- The British Pound is still in snooze mode on Monday.
- UK Manufacturing PMI comes in line with expectations at 52.5 in August.
- The US Dollar Index opens up steadily, with US markets closed for public holidays.
The British Pound (GBP) holds on to marginal gains during the European trading session on Monday, with US markets closed in observance of Labor Day. This means very slim volumes, even thinner than on a typical Monday. However, the UK market already had to digest the S&P Global/CIPS Purchasing Managers Index (PMI) for the manufacturing sector this morning, which fell in line as expected at 52.5.
Meanwhile, the US Dollar Index (DXY) – which gauges the value of the US Dollar against a basket of six foreign currencies – is still recovering from a chunky selloff over a week ago. Last week, though, the Greenback recovered on some strong US economic data, which might limit the initial rate cut from the US Federal Reserve (Fed) to only 25 basis points in September. With more PMI data set to come out this week and the US Jobs reports on Friday, it will all depend on this week’s data to confirm the interest rate cut size next week.
Daily digest market movers: Supportive still
- S&P Global released its Manufacturing Purchasing Managers Index (PMI) for August, coming at 52.5, the same pace as the previous month.
- US markets are closed in observance of Labor Day on Monday.
- The CME Fedwatch Tool shows a 69.0% chance of a 25 basis points (bps) interest rate cut by the Fed in September against a 31.0% chance for a 50 bps cut. Another 25 bps cut (if September is a 25 bps cut) is expected in November by 48.9%, while there is a 42.0% chance that rates will be 75 bps (25 bps + 50 bps) below the current levels and a 9.1% probability of rates being 100 (25 bps + 75 bps) basis points lower.
- Regarding the Bank of England (BoE), markets are pricing in no rate cut for the September 19 meeting, while the November 7 decision has an 87.2% near certainty of seeing the BoE cut rates by 25 basis points.
- The US 10-year benchmark rate trades at 3.90% and will not move on Monday due to the US bank holidays.
- The UK 10-year Gilt Benchmark trades at 4.06% and popped higher on Monday after closing at 4.01% on Friday.
- European equities are set to close off this Monday with some minor losses while the FTSE 100 in the UK is set to close even with a minor gain, outperforming even US futures.
GBP/USD Technical Analysis: Building up to NFP
The British Pound trades phenomenally high, at levels not seen since July 2023 against the US Dollar. The recent retracement last week is more than welcome, and now traders who want to go long GBP/USD will need to identify support levels on where it makes sense to get in for a retest of at least the year-to-date high, near 1.3237, or 1.33 for a fresh high.

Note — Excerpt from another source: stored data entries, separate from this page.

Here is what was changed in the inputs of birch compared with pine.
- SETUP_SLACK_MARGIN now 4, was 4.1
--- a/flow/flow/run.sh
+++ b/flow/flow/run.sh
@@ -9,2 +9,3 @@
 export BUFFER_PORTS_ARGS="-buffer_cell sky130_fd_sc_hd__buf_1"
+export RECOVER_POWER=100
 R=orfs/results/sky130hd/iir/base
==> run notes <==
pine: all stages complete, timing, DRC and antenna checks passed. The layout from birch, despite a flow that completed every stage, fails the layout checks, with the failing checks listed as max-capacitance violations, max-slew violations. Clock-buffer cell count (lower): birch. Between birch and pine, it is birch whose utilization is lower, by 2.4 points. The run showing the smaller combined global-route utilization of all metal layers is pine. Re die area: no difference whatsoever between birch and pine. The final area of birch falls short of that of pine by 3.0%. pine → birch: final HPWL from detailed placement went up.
Background: an optimization exercise with open tools, aiming at small area, a short achievable clock period and few clock cycles per item. Do not read the settings as production practice.
At most, simulation tests tie the RTL to the original design; equivalence was not proved.
The RTL of runs 2 and 3 was laid out without a check of its function.

===== design/flow/run.sh =====
#!/bin/bash
# synth_recipe.tcl (not shown) runs the flow's synth.tcl, then flattens the netlist and writes it again
# the make line also repeats each setting of config.mk as NAME=value (left out here)
make -C /OpenROAD-flow-scripts/flow DESIGN_CONFIG=/design/flow/config.mk WORK_HOME=/design/flow/orfs CLKGATE_MAP_FILE= SYNTH_SCRIPT=/design/flow/synth_recipe.tcl finish

===== design/flow/constraint.sdc =====
create_clock -name core_clock -period 5.0 [get_ports {clk}]
set_input_delay 1.0000 -clock core_clock [delete_from_list [all_inputs] [get_ports {clk}]]
set_output_delay 1.0000 -clock core_clock [all_outputs]
set_load 0.01 [all_outputs]

===== design/flow/config.mk =====
export PLATFORM = sky130hd
export DESIGN_NAME = dct_4x4_core
export DESIGN_NICKNAME = dct_4x4_core
export VERILOG_FILES = /design/flow/design.v
export SDC_FILE = /design/flow/constraint.sdc
export NUM_CORES = 4
export LEC_CHECK = 0
export CAP_MARGIN = 20
export CORE_MARGIN = 2
export CORE_UTILIZATION = 40
export PLACE_DENSITY = 0.6
export SLEW_MARGIN = 20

On the downside, the moving averages are too far for now to offer any kind of support. It is better to look at a bounce off the upper band of the trend channel that was well respected during the past six months, at around 1.3120. In case that level does not hold, 1.3044 looks to be a nice nearby platform that worked as a resistance in August. Should more downfall occur, the 55-day Simple Moving Average (SMA) at 1.2869 falls nicely in line with a pivotal level since June 2023 at 1.2849, just 20 pips away from each other as a strong support area.
GBP/USD Daily Chart
Employment FAQs
Labor market conditions are a key element in assessing the health of an economy and thus a key driver for currency valuation. High employment, or low unemployment, has positive implications for consumer spending and economic growth, boosting the value of the local currency. Moreover, a very tight labor market – a situation in which there is a shortage of workers to fill open positions – can also have implications on inflation levels because low labor supply and high demand leads to higher wages.

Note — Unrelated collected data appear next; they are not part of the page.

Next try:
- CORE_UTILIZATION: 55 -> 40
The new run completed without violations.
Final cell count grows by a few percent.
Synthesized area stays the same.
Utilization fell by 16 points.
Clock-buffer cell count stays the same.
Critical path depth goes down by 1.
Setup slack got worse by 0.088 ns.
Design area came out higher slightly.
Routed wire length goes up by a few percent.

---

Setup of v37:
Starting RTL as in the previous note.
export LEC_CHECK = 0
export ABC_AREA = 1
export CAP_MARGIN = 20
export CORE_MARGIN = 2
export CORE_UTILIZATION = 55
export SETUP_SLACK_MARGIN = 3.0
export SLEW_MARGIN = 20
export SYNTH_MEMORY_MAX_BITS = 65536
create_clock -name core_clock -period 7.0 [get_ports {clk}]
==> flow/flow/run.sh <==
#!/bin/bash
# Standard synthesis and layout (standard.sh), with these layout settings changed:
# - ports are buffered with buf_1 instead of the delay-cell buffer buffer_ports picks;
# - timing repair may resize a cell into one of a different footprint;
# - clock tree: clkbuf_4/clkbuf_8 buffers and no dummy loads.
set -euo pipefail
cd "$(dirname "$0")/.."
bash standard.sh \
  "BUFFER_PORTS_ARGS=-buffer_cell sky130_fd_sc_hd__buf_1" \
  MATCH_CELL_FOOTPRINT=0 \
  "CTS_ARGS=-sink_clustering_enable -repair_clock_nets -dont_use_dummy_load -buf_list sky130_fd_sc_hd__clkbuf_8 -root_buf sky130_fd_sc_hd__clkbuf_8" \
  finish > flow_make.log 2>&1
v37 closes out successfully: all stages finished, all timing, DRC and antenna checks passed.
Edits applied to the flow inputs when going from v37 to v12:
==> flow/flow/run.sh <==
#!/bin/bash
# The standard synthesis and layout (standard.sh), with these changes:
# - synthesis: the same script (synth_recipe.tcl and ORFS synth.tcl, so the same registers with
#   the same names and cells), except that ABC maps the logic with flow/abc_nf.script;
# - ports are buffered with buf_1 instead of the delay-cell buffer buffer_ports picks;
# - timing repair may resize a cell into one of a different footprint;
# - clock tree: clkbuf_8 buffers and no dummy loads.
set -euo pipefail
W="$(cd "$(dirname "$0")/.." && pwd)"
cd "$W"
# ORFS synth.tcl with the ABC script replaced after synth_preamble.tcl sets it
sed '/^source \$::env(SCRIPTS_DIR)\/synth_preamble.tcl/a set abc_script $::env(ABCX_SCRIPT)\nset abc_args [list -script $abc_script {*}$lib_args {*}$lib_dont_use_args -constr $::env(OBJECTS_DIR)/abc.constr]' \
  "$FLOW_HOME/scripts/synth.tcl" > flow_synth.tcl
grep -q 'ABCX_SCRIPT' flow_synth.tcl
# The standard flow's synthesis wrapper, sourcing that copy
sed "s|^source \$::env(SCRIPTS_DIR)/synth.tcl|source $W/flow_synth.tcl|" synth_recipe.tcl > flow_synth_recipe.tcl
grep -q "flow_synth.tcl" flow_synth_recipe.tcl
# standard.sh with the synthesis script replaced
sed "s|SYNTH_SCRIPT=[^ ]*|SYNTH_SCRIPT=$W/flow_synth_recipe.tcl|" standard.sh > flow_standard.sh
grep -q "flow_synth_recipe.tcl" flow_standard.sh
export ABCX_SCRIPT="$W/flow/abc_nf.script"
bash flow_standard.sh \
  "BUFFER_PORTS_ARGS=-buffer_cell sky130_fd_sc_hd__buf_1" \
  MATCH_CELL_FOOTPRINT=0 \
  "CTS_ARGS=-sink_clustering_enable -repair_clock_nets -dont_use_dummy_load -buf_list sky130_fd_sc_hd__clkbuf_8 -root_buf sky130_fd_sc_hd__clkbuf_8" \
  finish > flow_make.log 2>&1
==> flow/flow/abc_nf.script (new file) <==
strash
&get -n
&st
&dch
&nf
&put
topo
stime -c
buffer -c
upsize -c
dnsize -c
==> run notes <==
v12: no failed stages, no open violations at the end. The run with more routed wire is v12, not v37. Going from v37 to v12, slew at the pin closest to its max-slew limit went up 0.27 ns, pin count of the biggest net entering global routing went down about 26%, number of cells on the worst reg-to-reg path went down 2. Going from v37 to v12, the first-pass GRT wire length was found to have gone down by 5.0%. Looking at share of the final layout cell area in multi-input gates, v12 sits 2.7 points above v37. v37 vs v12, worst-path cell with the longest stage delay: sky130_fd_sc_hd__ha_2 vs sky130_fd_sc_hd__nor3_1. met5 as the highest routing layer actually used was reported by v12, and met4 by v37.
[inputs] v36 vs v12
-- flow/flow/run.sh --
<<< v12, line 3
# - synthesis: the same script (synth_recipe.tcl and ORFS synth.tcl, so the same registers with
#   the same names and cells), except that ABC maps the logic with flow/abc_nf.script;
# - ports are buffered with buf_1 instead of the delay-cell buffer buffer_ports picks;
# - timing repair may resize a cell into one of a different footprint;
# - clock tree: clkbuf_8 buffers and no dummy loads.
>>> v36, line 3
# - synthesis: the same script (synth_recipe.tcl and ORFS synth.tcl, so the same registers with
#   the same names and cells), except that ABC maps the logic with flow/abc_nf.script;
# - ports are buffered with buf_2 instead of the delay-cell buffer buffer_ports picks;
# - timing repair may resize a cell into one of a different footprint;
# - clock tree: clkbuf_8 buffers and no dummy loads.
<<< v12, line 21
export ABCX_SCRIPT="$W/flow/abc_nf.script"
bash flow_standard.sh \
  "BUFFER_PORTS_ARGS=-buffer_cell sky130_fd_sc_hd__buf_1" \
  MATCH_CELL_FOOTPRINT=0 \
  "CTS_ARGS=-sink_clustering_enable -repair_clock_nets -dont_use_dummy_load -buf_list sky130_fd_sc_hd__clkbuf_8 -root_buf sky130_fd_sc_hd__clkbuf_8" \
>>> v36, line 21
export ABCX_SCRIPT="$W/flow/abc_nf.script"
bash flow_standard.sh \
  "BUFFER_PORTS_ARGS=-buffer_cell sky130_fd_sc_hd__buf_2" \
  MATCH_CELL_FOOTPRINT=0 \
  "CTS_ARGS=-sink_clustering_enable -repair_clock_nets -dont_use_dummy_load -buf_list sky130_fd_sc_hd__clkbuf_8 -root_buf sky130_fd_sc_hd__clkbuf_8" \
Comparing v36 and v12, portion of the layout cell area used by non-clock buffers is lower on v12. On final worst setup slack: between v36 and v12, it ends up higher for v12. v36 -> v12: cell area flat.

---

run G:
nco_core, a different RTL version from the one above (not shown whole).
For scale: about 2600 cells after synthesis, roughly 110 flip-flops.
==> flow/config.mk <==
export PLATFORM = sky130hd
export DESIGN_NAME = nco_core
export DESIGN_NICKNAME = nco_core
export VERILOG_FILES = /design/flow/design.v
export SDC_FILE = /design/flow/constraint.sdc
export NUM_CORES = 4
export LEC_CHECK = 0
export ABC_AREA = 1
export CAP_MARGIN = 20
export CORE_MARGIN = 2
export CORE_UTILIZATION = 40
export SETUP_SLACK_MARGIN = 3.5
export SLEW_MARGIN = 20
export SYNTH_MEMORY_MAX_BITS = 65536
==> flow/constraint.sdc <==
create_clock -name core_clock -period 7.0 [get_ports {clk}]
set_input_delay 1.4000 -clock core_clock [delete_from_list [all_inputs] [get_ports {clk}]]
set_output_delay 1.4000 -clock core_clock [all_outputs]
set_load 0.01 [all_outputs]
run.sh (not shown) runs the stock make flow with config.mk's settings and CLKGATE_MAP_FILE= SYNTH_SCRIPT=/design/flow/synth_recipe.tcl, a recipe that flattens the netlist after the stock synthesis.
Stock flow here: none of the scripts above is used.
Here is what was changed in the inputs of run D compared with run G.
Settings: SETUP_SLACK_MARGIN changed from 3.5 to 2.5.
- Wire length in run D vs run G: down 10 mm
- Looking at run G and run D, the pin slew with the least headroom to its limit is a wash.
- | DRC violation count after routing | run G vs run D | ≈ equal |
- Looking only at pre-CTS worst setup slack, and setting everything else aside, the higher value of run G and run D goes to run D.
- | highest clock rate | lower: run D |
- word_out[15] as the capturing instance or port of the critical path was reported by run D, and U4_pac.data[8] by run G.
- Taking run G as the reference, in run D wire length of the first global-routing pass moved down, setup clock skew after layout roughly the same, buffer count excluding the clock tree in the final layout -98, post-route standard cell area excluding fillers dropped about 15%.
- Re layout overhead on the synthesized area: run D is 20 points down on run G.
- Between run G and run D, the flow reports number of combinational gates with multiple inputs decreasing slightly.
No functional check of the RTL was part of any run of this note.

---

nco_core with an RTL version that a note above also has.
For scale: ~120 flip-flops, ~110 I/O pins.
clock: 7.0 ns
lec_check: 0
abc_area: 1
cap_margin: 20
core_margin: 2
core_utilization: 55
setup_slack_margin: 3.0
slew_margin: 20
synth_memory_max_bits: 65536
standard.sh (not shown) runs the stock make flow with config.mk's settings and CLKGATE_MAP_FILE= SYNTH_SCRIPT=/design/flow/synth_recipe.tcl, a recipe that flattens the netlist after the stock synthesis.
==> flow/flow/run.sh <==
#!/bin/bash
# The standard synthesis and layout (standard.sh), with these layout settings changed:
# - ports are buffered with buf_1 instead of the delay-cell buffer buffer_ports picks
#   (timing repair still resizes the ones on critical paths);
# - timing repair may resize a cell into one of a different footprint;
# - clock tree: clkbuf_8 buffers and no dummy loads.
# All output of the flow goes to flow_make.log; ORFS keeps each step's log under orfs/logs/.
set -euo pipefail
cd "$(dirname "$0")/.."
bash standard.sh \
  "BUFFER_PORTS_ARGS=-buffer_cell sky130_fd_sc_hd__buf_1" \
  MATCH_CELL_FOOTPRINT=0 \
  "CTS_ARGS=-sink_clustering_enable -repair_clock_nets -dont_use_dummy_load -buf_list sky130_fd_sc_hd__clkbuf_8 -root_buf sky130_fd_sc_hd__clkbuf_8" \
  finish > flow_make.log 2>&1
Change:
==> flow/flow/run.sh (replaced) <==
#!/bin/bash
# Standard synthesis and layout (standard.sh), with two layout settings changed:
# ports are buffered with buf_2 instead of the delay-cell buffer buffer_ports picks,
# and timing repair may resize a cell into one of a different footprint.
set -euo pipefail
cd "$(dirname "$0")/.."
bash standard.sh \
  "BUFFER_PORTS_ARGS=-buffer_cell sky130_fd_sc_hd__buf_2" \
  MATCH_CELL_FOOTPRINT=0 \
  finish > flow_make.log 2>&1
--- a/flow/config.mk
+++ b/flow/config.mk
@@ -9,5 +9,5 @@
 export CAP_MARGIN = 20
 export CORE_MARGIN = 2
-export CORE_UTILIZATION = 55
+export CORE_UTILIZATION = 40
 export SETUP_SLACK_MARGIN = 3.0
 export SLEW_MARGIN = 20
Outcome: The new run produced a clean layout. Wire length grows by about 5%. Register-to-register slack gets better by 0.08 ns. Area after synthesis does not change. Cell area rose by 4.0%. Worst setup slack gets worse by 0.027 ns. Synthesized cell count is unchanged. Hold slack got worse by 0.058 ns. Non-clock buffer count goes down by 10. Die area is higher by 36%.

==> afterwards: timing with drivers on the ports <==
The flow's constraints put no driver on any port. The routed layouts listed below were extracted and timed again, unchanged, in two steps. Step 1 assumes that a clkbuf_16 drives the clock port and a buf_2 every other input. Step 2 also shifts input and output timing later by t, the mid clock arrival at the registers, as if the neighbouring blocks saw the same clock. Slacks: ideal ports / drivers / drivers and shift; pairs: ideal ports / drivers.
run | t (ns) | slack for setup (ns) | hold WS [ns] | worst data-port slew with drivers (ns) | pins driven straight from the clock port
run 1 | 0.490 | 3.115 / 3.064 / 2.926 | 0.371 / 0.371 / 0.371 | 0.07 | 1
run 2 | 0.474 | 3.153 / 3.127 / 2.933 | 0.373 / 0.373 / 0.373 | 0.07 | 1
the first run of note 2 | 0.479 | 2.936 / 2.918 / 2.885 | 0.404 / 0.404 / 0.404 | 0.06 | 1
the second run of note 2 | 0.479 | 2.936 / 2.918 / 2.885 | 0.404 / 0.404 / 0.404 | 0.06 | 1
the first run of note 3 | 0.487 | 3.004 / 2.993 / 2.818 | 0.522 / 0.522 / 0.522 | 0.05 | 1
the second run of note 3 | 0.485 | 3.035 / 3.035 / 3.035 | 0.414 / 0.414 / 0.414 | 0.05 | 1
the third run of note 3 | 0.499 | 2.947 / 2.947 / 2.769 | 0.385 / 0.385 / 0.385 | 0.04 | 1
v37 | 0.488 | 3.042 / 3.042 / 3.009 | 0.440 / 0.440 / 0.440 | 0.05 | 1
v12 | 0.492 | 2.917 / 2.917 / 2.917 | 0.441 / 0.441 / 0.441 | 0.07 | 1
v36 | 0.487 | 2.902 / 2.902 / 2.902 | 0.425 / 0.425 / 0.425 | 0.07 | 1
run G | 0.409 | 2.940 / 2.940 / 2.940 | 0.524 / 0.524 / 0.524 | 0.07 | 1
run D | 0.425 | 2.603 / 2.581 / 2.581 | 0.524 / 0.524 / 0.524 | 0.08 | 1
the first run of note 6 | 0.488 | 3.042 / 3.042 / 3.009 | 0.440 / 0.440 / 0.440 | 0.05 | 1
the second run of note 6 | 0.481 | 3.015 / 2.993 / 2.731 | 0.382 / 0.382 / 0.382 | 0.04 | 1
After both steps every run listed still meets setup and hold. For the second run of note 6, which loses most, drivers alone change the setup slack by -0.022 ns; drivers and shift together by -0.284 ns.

The pace at which salaries are growing in an economy is key for policymakers. High wage growth means that households have more money to spend, usually leading to price increases in consumer goods. In contrast to more volatile sources of inflation such as energy prices, wage growth is seen as a key component of underlying and persisting inflation as salary increases are unlikely to be undone. Central banks around the world pay close attention to wage growth data when deciding on monetary policy.
The weight that each central bank assigns to labor market conditions depends on its objectives. Some central banks explicitly have mandates related to the labor market beyond controlling inflation levels. The US Federal Reserve (Fed), for example, has the dual mandate of promoting maximum employment and stable prices. Meanwhile, the European Central Bank’s (ECB) sole mandate is to keep inflation under control. Still, and despite whatever mandates they have, labor market conditions are an important factor for policymakers given their significance as a gauge of the health of the economy and their direct relationship to inflation.